Computer-Assisted Sperm Motion Analysis in Measuring Reproductive Effects in Bass
Science Center Objects
The objective of this research is to assess the sensitivity of female and male LMB reproductive capabilities at the time of year when they are physiologically preparing for spawning season (also known as gonad recrudescence).
The Science Issue and Relevance: Intersex is a nonspecific term used for a range of gonadal abnormalities in which both male and female characteristics are present in a gonad. It most commonly describes the occurrence of female immature egg cells, or oocytes, within a male gonad. The detection of these abnormalities may be visible by eye but usually are detected by microscopy. Male gamete (sperm cell) quality has been negatively correlated with the degree of feminization in intersex roach (Rutilus rutilus), a fish found in fresh and brackish waters outside the United States; however, such rigorous investigations are generally lacking for popular sportfishes, such as smallmouth bass (Micropterus dolomieu) and largemouth bass (LMB; Micropterus salmoides), outside the Chesapeake Bay watershed. Sperm motility is one of the most important parameters to consider in evaluating the fertilizing ability of sperm, and thus reproductive capability. Sperm quality parameters, in combination with data collected at multiple levels of biological organization (i.e., molecular, organ, individual, and population level), can yield results that describe overall bass condition and identify potential impacts intersex may have on a population.
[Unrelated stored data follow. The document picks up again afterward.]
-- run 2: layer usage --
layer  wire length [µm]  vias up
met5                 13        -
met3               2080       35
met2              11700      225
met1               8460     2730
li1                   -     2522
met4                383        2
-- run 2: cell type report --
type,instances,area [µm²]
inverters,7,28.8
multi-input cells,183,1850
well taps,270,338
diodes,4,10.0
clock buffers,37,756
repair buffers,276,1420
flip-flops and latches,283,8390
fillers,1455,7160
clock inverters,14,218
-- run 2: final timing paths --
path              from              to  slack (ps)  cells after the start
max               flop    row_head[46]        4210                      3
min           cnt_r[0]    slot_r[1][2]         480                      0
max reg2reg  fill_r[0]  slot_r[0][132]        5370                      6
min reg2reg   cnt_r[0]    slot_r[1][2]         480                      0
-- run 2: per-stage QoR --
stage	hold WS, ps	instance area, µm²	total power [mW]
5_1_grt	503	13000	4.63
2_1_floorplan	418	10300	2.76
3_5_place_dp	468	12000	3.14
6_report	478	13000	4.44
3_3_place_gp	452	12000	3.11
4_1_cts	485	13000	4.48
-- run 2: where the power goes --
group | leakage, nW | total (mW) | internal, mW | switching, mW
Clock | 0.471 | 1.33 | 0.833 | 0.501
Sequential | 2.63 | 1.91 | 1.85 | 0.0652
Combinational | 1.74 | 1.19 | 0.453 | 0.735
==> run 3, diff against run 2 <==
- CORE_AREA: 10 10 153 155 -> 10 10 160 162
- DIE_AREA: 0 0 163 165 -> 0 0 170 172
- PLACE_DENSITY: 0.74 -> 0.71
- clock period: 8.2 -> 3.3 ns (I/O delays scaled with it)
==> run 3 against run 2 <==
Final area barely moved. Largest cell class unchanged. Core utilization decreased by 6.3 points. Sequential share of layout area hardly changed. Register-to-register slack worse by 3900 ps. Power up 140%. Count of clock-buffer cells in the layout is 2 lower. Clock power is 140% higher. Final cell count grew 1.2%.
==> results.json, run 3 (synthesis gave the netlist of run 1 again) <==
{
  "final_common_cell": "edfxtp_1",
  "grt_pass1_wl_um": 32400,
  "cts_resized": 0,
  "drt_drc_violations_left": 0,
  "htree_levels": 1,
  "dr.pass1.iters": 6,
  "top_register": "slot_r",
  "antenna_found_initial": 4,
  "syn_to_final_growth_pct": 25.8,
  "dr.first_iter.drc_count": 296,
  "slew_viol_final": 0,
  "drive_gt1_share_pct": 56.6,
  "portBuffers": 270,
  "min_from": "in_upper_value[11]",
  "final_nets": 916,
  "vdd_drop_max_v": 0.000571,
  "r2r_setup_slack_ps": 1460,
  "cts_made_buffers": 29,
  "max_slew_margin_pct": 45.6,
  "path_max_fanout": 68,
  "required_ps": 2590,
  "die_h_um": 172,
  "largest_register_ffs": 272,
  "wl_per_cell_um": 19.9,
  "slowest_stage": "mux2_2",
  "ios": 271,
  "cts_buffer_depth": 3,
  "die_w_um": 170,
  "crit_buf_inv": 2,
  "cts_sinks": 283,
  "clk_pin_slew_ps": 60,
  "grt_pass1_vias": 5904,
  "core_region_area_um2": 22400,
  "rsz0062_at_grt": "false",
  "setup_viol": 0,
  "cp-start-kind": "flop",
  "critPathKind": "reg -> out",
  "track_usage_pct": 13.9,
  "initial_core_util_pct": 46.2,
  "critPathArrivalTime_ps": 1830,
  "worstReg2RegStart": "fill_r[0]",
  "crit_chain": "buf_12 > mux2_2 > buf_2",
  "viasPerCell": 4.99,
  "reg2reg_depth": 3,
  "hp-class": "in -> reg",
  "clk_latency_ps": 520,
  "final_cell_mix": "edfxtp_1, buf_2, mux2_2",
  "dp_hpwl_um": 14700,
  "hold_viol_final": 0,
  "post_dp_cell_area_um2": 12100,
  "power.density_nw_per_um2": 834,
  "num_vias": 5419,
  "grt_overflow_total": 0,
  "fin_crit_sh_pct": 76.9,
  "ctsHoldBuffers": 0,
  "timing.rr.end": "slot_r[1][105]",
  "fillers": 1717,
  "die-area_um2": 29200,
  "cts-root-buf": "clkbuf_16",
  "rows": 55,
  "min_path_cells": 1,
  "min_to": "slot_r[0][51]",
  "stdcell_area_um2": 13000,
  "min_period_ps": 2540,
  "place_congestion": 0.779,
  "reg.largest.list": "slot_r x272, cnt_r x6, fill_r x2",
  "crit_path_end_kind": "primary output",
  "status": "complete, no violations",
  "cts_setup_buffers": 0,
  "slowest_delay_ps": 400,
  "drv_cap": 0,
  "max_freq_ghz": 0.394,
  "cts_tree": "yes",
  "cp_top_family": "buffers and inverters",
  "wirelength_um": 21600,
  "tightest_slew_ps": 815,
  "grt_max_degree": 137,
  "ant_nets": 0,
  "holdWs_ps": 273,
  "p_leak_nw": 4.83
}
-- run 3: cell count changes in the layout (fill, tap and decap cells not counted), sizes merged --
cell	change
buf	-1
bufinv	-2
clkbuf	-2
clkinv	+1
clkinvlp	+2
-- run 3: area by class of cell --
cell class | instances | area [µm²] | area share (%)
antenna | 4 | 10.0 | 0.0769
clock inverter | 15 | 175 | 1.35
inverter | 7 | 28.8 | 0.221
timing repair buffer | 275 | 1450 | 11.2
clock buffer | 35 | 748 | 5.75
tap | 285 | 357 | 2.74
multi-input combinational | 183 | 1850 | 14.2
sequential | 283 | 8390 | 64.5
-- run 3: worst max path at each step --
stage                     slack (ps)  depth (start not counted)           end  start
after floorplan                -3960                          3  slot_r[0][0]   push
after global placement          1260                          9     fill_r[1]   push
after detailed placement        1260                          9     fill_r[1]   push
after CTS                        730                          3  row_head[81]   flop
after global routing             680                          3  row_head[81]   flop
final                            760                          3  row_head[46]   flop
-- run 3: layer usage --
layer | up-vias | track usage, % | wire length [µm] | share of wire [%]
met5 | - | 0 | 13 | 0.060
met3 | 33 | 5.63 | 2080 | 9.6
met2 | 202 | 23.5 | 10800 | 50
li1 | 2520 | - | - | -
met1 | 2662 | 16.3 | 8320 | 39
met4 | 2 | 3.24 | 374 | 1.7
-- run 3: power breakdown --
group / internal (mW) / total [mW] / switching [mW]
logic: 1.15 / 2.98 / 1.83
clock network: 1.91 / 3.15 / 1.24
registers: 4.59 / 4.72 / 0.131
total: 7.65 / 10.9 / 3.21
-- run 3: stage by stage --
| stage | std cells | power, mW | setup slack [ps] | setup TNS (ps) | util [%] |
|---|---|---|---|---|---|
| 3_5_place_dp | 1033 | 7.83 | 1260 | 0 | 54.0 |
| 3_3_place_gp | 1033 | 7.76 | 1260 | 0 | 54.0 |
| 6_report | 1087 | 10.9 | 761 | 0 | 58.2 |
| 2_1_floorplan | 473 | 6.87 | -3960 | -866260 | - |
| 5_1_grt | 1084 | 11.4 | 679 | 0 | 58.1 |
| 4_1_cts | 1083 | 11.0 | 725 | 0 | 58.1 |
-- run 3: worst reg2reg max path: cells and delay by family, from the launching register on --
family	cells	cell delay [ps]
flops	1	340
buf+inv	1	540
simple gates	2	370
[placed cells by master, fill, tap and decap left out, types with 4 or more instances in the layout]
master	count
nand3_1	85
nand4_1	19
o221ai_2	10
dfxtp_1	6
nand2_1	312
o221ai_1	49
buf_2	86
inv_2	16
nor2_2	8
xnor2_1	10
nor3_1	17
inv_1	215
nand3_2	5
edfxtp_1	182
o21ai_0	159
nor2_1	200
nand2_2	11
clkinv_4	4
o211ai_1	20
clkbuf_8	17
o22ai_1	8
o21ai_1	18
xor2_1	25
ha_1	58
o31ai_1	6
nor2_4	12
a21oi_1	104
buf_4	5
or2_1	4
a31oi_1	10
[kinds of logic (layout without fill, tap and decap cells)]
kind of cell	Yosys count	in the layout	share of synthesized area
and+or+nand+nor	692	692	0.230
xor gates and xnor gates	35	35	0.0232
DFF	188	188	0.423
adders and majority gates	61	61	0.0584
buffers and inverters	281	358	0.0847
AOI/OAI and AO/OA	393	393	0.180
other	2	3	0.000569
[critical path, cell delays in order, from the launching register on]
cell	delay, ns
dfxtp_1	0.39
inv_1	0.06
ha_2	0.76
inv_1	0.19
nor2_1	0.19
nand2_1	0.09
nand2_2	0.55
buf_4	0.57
===== config.mk =====
export PLATFORM = sky130hd
export DESIGN_NAME = sv32_page_table_walker
export DESIGN_NICKNAME = d
export VERILOG_FILES = /design/src/rtl/sv32ptw_pkg.sv /design/src/rtl/sv32ptw_step.sv /design/src/rtl/sv32_page_table_walker.sv
export SDC_FILE = /design/constraint.sdc
export NUM_CORES = 1
export LEC_CHECK = 0
export BUFFER_PORTS_ARGS = -buffer_cell sky130_fd_sc_hd__buf_2
export CORE_ASPECT_RATIO = 0.8
export CORE_MARGIN = 1
export CORE_UTILIZATION = 52
export CTS_CLUSTER_DIAMETER = 40
export CTS_CLUSTER_SIZE = 25
export DETAILED_ROUTE_END_ITERATION = 7
export GPL_ROUTABILITY_DRIVEN = 0
export PLACE_DENSITY = 0.81
export SLEW_MARGIN = 15
export SYNTH_ARGS = -nofsm -noshare
export SYNTH_HDL_FRONTEND = slang
export SYNTH_HIERARCHICAL = 1
export SYNTH_SLANG_ARGS = --single-unit

===== constraint.sdc =====
create_clock -name i_clk -period 4 [get_ports i_clk]
set_input_delay 0.4 -clock i_clk [delete_from_list [all_inputs] [get_ports i_clk]]
set_output_delay 0.4 -clock i_clk [all_outputs]
set_load 0.05 [all_outputs]
$ cat src/bblur3_pkg.sv
// ============================================================================
// Box blur package
// Types, field widths, register codes and the reciprocal table of the blur.
// ============================================================================
package bblur3_pkg;

    localparam int PIX_W      = 8;
    localparam int PIXEL_W    = 3 * PIX_W;
    localparam int TDATA_W    = 24;
    localparam int WIN_N      = 9;
    localparam int SUM_W      = 12;
    localparam int CNT_W      = 4;
    localparam int X_W        = 13;
    localparam int RECIP_W    = 20;
    localparam int RECIP_SHIFT = 20;
    localparam int PROD_W     = 33;

    localparam int CFG_IDX_W  = 2;
    localparam int CFG_DATA_W = 13;
    localparam int CFG_W_W    = 11;
    localparam int CFG_H_W    = 13;

    localparam logic [CFG_IDX_W-1:0] REG_IMAGE_WIDTH  = 2'd0;
    localparam logic [CFG_IDX_W-1:0] REG_IMAGE_HEIGHT = 2'd1;

    localparam logic [CFG_W_W-1:0] RESET_WIDTH  = 11'd640;
    localparam logic [CFG_H_W-1:0] RESET_HEIGHT = 13'd480;

    localparam logic OP_PIXEL = 1'b0;
    localparam logic OP_DRAIN = 1'b1;

    typedef struct packed {
        logic [PIX_W-1:0] red;
        logic [PIX_W-1:0] green;
        logic [PIX_W-1:0] blue;
    } t_pixel;

    typedef struct packed {
        logic             frame_end;
        logic [PIX_W-1:0] blue;
        logic [PIX_W-1:0] green;
        logic [PIX_W-1:0] red;
    } t_result;

    typedef struct packed {
        logic             sum_en;
        logic             mul_en;
        logic [WIN_N-1:0] mask;
        logic [CNT_W-1:0] count;
    } t_lane_ctl;

    // Reciprocal of twice the pixel count, scaled by two to the RECIP_SHIFT.
    function automatic logic [RECIP_W-1:0] recip(input logic [CNT_W-1:0] cnt);
        logic [RECIP_W-1:0] val;
        case (cnt)
            4'd2:    val = 20'd262144;
            4'd3:    val = 20'd174763;
            4'd4:    val = 20'd131072;
            4'd5:    val = 20'd104858;
            4'd6:    val = 20'd87382;
            4'd7:    val = 20'd74899;
            4'd8:    val = 20'd65536;
            4'd9:    val = 20'd58255;
            default: val = 20'd524288;
        endcase
        return val;
    endfunction

endpackage

$ cat src/bblur3_out.sv
// ============================================================================
// Box blur output stage
// Merges the three lane results into one output register on the stream.
// ============================================================================
module bblur3_out (
    input  logic                               i_clk,
    input  logic                               i_rst_n,
    input  logic                               i_load,
    input  bblur3_pkg::t_result                i_result,
    output logic                               o_free,
    output logic                               o_tvalid,
    input  logic                               i_tready,
    output logic [bblur3_pkg::TDATA_W-1:0]     o_tdata,
    output logic                               o_tlast
);
    import bblur3_pkg::*;

    logic    r_valid;
    t_result r_result;

    assign o_free = !r_valid || i_tready;

    always_ff @(posedge i_clk) begin
        if (!i_rst_n) begin
            r_valid <= 1'b0;
        end else if (o_free) begin
            r_valid <= i_load;
        end
    end

    always_ff @(posedge i_clk) begin
        if (i_load && o_free) begin
            r_result <= i_result;
        end
    end

    assign o_tvalid = r_valid;
    assign o_tdata  = {r_result.blue, r_result.green, r_result.red};
    assign o_tlast  = r_result.frame_end;

endmodule

$ cat config.mk
export PLATFORM = sky130hd
export DESIGN_NAME = bblur3_out
export DESIGN_NICKNAME = d
export VERILOG_FILES = /design/src/bblur3_pkg.sv /design/src/bblur3_out.sv
export SDC_FILE = /design/constraint.sdc
export NUM_CORES = 1
export LEC_CHECK = 0
export BUFFER_PORTS_ARGS = -buffer_cell sky130_fd_sc_hd__buf_2
export CORE_MARGIN = 1
export CORE_UTILIZATION = 42
export CTS_CLUSTER_DIAMETER = 50
export DETAILED_ROUTE_END_ITERATION = 8
export GPL_TIMING_DRIVEN = 0
export PLACE_DENSITY = 0.81
export RECOVER_POWER = 100
export SETUP_SLACK_MARGIN = 0.02
export SYNTH_ARGS = -nofsm -noshare
export SYNTH_HDL_FRONTEND = slang
export SYNTH_SLANG_ARGS = --single-unit
$ cat constraint.sdc
create_clock -name i_clk -period 3.18 [get_ports i_clk]
set_clock_uncertainty 0.05 [all_clocks]
set_input_delay 0.636 -clock i_clk [delete_from_list [all_inputs] [get_ports i_clk]]
set_output_delay 0.636 -clock i_clk [all_outputs]
set_load 0.1 [all_outputs]
* After elaboration in Yosys (flattened, before gate mapping)
Index checks and enable logic that the tools add are counted.
** Word-level totals
- Register bits :: 26
- Latch bits :: 0
- RAM bits :: 0
- Bits in read-only memories :: 0
- Input bits :: 29
- Output and inout bits :: 27
- Memories :: 0
** Cells by class
- $add $sub $neg :: 0
- Multiply operators :: 0
- Divide/modulo/power cells :: 0
- Magnitude comparators :: 0
- Equality and inequality tests :: 0
- Shift-type cells :: 0
- Multiplexer cells :: 0
- Bitwise logic cells :: 0
- Reductions and logical operators :: 3
** Operator list (count)
- $logic_and A1 B1 Y1 :: 1
- $logic_not A1 Y1 :: 1
- $logic_or A1 B1 Y1 :: 1

* Logic depth before layout (Yosys ltp)
- Depth in word-level cells :: 3
- Gate-level depth with buffers :: 2
- Mapped depth without buffers :: 2

* Worst setup path after synthesis
No wires, ideal clock.
- Path type :: reg2reg
- From :: reg r_valid (netlist: o_tvalid)
- To :: reg r_result (netlist bit o_tdata[0]) (enable)
- Library setup time :: 0.271 ns
- Data arrival time :: 1.725 ns
- Required time :: 2.859 ns
- Slack :: 1.134 ns
- Cell stages (with the launch flop) :: 3
- Period minus slack after synthesis :: 2.046 ns
- Cells stage by stage :: dfxtp_1 > nand2b_4 > and2_4
** Between the ends
- Word-level cells in the longest chain between the ends :: 3
** Ends and longest elaborated chain
- start: declaration :: RTL line bblur3_out.sv:18 : logic r_valid;
- start signal: assignment :: RTL line bblur3_out.sv:27 : r_valid <= i_load;
- $logic_not A1 Y1 :: RTL line bblur3_out.sv:21 : assign o_free = !r_valid || i_tready;
- $logic_or A1 B1 Y1 :: RTL line bblur3_out.sv:21
- named net o_free :: RTL line bblur3_out.sv:10 : output logic o_free,
- $logic_and A1 B1 Y1 :: RTL line bblur3_out.sv:32 : if (i_load && o_free) begin
- end signal: assignment :: RTL line bblur3_out.sv:33 : r_result <= i_result;
- end: declaration :: RTL line bblur3_out.sv:19 : t_result r_result;
The timed path passes the listed nets, and every way through them passes these cells.
A chain may end at the register's enable or synchronous reset.

* Final worst setup path
- From :: in i_tready
- To :: out o_free
** Between the ends
- Word-level cells in the longest chain between the ends :: 1
** Ends and longest elaborated chain
- start: declaration :: RTL line bblur3_out.sv:12 : input logic i_tready,
- $logic_or A1 B1 Y1 :: RTL line bblur3_out.sv:21
- end: declaration :: RTL line bblur3_out.sv:10
Every way passes these cells.

==> reports/results.ini <==
[placement]
gp_congestion=0.638
placed_area_um2=1110
io_buffer_count=55
place_ws_ns=1.24

[layout]
drive_gt1_share_pct=34.8
area_growth_pct=35.3
final_cell_mix=clkbuf_1 (28), buf_2 (28), edfxtp_1 (25)
nets=119
final_cell_area_um2=1090
diodes=0

[timing]
setup-violations-final=0
fin_crit_sh_pct=75.0
drv_slew=0
relSlewSlack_pct=0.803
worstMarginPinSlew_ns=1.49
layout_setup_ws_ns=0.795
fin_crit_ns=2.39
grt_setup_unrepaired=false
fin_setup_tns_ns=0
fmax_mhz=419
hold_viol=0
whs_ns=0.437

[drt]
first_pass_iters=4
num_vias=508
drc=0
drt_iter0_drc=8
detail-route-antenna-nets=0
drt-wirelength-per-cell_um=12.1
viasPerCell=4.46
wl_um=1380

[global_route]
gr-usage-all-layers_pct=13.7
grt_pass1_vias=488
grt_first_pass_wirelength_um=1920
grt_start_max_net_pins=26
antenna_found_initial=0
grt-ovfl-total=0

[critical_path]
required_ns=2.49
startpoint_type=input pin
reg2reg_slack_ns=1.17
setup.worst_path.end_class=primary output
worstPathArrival_ns=1.70
worstPathMaxFanout=3
critPathKind=input pin to primary output

[yosys]
syn_avg_cell_area_um2=26.9
yosys.area.top_type=edfxtp_1
yosysTopAreaCellShare_pct=92.9
yosysUniqueCellTypes=6
synthTopCellsByArea=edfxtp_1 (93%), dfxtp_1 (2.5%), nand2b_4 (1.7%), a21boi_2 (1.4%), and2_4 (1.1%)
ys_seq_area_share_pct=95.4
yosysWarnings=0
netlist_instances=30
synth_fp_nets=59
synth-seq-cells=26
synth_area_um2=808

[die]
start_util_pct=45.8
die-area_um2=2100
die_x_um=45.9
die_h_um=45.9
row_count=15
core-area_um2=1760
io-pin-count=56

[power]
total_leakage_power_nw=0.419
vdd_drop_max_uv=451
p_per_area_nw_per_um2=662

[cts]
cts.htree.levels=1
cts_tree=done
hold_buffers=0
cts_resized=0
clock_path_buffers=2
path_clk_slew_ns=0.13
cts.sinks=26
post-cts-setup-buffers=0
clk_latency_ns=0.31
clock-root-buffer=clkbuf_4
cts_made_buffers=3

[flow_run]
maxCapViolCount=0

[run_status]
status=complete, no violations

[min_path]
hp-class=input pin to flop

-- power breakdown --
part | switching, mW | internal [mW]
registers | 0.00491 | 0.399
logic | 0.162 | 0.0199
clock network | 0.0884 | 0.0490
total | 0.256 | 0.468
-- sequential cells by signal (all words and copies together) (netlist names) --
signal / count
o_tdata: 24
o_tlast: 1
o_tvalid: 1
-- worst paths after layout --
path	startpoint	endpoint	depth (start not counted)
min	i_result[17]	o_tdata[17]$_DFFE_PP_	1
max reg2reg	o_tvalid$_SDFFE_PN0P_	o_tlast$_DFFE_PP_	2
min reg2reg	o_tvalid$_SDFFE_PN0P_	o_tvalid$_SDFFE_PN0P_	2
max	i_tready	o_free	3
-- cell usage after synthesis, drive strengths merged --
cell type and n:
edfxtp 25, a21boi 1, and2 1, dfxtp 1
inv 1, nand2b 1
-- layer usage --
| metal | up-vias | routed length (um) | GRT usage (%) | share of wire, % |
|---|---|---|---|---|
| met3 | 4 | 97 | 4.37 | 7.0 |
| li1 | 233 | - | - | - |
| met1 | 245 | 433 | 10.9 | 31 |
| met2 | 26 | 828 | 26.8 | 60 |
| met5 | - | 0 | 0 | 0 |
| met4 | 0 | 21 | 9.41 | 1.5 |
-- cell families (layout without fill, tap and decap cells) --
group / after synthesis / after routing / synth area share, %
buffers and inverters: 1 / 60 / 0.464
AOI/OAI and AO/OA: 1 / 1 / 1.39
DFF: 26 / 26 / 95.4
and+or+nand+nor: 2 / 2 / 2.79
-- critical path, cell delays in order --
cell      delay [ns]
buf_2           0.07
nand2b_1        0.12
clkbuf_1        0.87
-- metrics by stage --
stage / util (%) / cells / power [mW]
5_1_grt: 62.0 / 114 / 0.744
3_3_place_gp: 63.2 / 110 / 0.599
4_1_cts: 64.7 / 114 / 0.738
6_report: 62.0 / 114 / 0.724
3_5_place_dp: 63.2 / 110 / 0.602
2_1_floorplan: - / 30 / 0.566
-- layout make-up --
| class | instances | area, um^2 |
|---|---|---|
| flip-flops and latches | 26 | 771 |
| fillers | 159 | 671 |
| repair buffers | 55 | 241 |
| well taps | 25 | 31.3 |
| clock buffers | 4 | 26.3 |
| multi-input cells | 3 | 20.0 |
| inverters | 1 | 3.75 |
No activity file was read; power rests on OpenSTA's default activity.
[src/bblur3_pkg.sv]
// ============================================================================
// Box blur package
// Types, field widths, register codes and the reciprocal table of the blur.
// ============================================================================
package bblur3_pkg;

    localparam int PIX_W      = 8;
    localparam int PIXEL_W    = 3 * PIX_W;
    localparam int TDATA_W    = 24;
    localparam int WIN_N      = 9;
    localparam int SUM_W      = 12;
    localparam int CNT_W      = 4;
    localparam int X_W        = 13;
    localparam int RECIP_W    = 20;
    localparam int RECIP_SHIFT = 20;
    localparam int PROD_W     = 33;

    localparam int CFG_IDX_W  = 2;
    localparam int CFG_DATA_W = 13;
    localparam int CFG_W_W    = 11;
    localparam int CFG_H_W    = 13;

    localparam logic [CFG_IDX_W-1:0] REG_IMAGE_WIDTH  = 2'd0;
    localparam logic [CFG_IDX_W-1:0] REG_IMAGE_HEIGHT = 2'd1;

    localparam logic [CFG_W_W-1:0] RESET_WIDTH  = 11'd640;
    localparam logic [CFG_H_W-1:0] RESET_HEIGHT = 13'd480;

    localparam logic OP_PIXEL = 1'b0;
    localparam logic OP_DRAIN = 1'b1;

    typedef struct packed {
        logic [PIX_W-1:0] red;
        logic [PIX_W-1:0] green;
        logic [PIX_W-1:0] blue;
    } t_pixel;

    typedef struct packed {
        logic             frame_end;
        logic [PIX_W-1:0] blue;
        logic [PIX_W-1:0] green;
        logic [PIX_W-1:0] red;
    } t_result;

    typedef struct packed {
        logic             sum_en;
        logic             mul_en;
        logic [WIN_N-1:0] mask;
        logic [CNT_W-1:0] count;
    } t_lane_ctl;

    // Reciprocal of twice the pixel count, scaled by two to the RECIP_SHIFT.
    function automatic logic [RECIP_W-1:0] recip(input logic [CNT_W-1:0] cnt);
        logic [RECIP_W-1:0] val;
        case (cnt)
            4'd2:    val = 20'd262144;
            4'd3:    val = 20'd174763;
            4'd4:    val = 20'd131072;
            4'd5:    val = 20'd104858;
            4'd6:    val = 20'd87382;
            4'd7:    val = 20'd74899;
            4'd8:    val = 20'd65536;
            4'd9:    val = 20'd58255;
            default: val = 20'd524288;
        endcase
        return val;
    endfunction

endpackage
Methodology for Addressing the Issue: The objective is to assess the sensitivity of female and male LMB reproductive capabilities at the time of year when they are physiologically preparing for spawning season (also known as gonad recrudescence). Subjective sperm motility measurements will be performed by computer-assisted sperm motion analysis using male LMB gonads overnighted to WARC from the CERC outdoor experimental systems that mimic the natural environment under controlled conditions, also known as mesocosm exposures.
Future Steps: The sperm motility data will be combined with other biological endpoints including those from histology, immune function assays, gene expression analysis, and spawning data. These data will inform natural resource managers of sportfish and municipal wastewater treatment plants.